-- Task details --
Filter out all lines without the word "decode" from the data below, please, and copy the rest.

-- Supplied material --
BEGIN

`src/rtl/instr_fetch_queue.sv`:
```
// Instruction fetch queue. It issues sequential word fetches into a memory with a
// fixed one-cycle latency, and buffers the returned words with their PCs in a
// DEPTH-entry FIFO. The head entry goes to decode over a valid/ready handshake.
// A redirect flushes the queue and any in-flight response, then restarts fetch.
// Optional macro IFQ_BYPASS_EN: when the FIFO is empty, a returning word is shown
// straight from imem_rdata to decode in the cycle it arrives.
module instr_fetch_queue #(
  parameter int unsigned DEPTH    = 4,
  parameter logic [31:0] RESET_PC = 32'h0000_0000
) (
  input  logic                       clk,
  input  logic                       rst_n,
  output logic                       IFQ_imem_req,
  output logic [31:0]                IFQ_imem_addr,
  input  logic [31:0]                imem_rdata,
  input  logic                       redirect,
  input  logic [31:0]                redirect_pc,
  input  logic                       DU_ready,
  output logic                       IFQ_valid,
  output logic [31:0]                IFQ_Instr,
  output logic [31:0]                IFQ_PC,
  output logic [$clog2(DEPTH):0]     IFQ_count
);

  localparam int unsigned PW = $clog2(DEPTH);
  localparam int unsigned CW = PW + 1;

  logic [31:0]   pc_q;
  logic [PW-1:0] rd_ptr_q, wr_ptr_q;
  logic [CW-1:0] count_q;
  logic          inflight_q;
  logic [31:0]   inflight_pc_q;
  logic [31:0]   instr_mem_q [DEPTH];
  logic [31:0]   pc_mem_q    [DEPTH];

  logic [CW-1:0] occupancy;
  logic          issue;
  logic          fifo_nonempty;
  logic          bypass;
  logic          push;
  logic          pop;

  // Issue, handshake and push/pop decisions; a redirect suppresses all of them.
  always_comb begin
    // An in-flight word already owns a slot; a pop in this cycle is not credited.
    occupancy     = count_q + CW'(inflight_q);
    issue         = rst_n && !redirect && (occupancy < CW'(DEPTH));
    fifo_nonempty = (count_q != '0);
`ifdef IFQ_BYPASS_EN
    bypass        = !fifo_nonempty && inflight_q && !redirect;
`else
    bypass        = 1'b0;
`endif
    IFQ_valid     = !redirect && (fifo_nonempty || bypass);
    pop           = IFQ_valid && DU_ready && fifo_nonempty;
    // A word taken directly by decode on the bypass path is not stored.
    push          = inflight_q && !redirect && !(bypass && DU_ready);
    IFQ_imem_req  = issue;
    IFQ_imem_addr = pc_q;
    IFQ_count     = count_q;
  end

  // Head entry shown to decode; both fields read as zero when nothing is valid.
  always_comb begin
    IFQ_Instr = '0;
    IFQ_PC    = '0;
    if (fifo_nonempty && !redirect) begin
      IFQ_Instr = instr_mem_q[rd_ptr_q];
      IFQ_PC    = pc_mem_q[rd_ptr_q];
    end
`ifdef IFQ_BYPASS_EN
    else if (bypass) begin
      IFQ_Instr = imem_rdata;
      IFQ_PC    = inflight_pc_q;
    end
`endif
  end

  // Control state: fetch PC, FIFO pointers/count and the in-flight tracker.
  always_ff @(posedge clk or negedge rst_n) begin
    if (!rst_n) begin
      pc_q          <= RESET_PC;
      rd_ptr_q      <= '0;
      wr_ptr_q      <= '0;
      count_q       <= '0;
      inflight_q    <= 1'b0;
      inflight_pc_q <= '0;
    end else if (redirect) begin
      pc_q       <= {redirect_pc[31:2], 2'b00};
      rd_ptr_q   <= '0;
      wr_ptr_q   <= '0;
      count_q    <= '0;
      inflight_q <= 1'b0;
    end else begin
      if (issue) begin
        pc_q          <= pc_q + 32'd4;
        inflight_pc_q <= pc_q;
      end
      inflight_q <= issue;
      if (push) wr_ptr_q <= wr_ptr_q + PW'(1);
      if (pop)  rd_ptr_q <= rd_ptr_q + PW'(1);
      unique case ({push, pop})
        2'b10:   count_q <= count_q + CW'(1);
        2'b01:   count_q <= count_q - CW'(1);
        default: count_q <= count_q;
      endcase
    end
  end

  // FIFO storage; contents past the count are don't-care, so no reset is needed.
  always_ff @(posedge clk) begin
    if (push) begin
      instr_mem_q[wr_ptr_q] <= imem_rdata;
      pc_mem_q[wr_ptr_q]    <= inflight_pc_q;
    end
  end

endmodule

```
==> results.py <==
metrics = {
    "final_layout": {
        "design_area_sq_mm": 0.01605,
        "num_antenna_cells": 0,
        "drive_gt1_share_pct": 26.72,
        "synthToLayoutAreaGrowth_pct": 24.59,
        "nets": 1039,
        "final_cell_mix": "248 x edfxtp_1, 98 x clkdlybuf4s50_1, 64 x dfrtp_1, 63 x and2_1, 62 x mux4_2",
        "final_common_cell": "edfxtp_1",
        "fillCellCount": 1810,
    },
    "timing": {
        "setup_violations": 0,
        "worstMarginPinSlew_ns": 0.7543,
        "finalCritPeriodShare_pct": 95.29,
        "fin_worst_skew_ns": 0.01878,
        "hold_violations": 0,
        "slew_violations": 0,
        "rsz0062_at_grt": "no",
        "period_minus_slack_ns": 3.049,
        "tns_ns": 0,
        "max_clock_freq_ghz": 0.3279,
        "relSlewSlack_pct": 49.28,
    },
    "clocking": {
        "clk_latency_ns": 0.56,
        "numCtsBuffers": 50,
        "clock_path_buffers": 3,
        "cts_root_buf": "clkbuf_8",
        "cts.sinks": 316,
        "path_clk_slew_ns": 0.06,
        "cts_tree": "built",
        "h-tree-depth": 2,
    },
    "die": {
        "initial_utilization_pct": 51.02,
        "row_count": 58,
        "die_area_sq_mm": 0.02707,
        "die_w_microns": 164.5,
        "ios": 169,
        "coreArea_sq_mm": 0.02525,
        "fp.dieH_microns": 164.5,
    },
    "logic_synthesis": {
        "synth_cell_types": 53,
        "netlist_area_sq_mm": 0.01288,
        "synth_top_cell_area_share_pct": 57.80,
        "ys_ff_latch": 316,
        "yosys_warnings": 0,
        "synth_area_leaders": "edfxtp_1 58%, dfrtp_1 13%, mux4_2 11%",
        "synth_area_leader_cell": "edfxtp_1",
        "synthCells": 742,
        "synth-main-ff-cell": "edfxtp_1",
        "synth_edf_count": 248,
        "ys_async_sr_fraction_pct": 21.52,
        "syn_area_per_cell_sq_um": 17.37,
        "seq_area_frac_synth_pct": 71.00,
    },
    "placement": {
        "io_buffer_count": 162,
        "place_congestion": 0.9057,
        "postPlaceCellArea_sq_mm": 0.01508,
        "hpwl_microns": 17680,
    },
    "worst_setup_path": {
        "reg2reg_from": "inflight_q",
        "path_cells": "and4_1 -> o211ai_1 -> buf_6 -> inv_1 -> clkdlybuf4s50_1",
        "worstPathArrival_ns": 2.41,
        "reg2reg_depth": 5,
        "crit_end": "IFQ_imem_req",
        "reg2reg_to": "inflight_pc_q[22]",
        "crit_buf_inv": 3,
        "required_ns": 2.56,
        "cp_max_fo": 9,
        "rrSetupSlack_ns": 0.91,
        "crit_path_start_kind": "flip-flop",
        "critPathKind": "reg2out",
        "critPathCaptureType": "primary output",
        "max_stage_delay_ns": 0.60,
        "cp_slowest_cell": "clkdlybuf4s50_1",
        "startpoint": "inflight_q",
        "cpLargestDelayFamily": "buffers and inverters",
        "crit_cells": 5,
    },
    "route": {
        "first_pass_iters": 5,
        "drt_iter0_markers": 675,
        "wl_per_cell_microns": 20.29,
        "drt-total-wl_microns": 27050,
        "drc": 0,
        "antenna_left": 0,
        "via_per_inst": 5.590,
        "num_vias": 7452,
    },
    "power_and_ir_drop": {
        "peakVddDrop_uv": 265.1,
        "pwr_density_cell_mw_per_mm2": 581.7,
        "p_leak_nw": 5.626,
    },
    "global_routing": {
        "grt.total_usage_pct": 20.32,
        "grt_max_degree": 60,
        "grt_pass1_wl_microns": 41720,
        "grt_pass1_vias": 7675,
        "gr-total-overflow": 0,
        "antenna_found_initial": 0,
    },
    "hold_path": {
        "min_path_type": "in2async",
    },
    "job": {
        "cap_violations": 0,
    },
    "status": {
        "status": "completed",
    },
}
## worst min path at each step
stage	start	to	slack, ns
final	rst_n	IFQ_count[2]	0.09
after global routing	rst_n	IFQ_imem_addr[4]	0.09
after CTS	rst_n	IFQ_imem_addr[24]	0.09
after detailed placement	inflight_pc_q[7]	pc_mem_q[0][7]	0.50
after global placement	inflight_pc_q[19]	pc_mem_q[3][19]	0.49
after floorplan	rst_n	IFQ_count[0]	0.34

END

-- Answer section --
// DEPTH-entry FIFO. The head entry goes to decode over a valid/ready handshake.
// straight from imem_rdata to decode in the cycle it arrives.
    // A word taken directly by decode on the bypass path is not stored.
  // Head entry shown to decode; both fields read as zero when nothing is valid.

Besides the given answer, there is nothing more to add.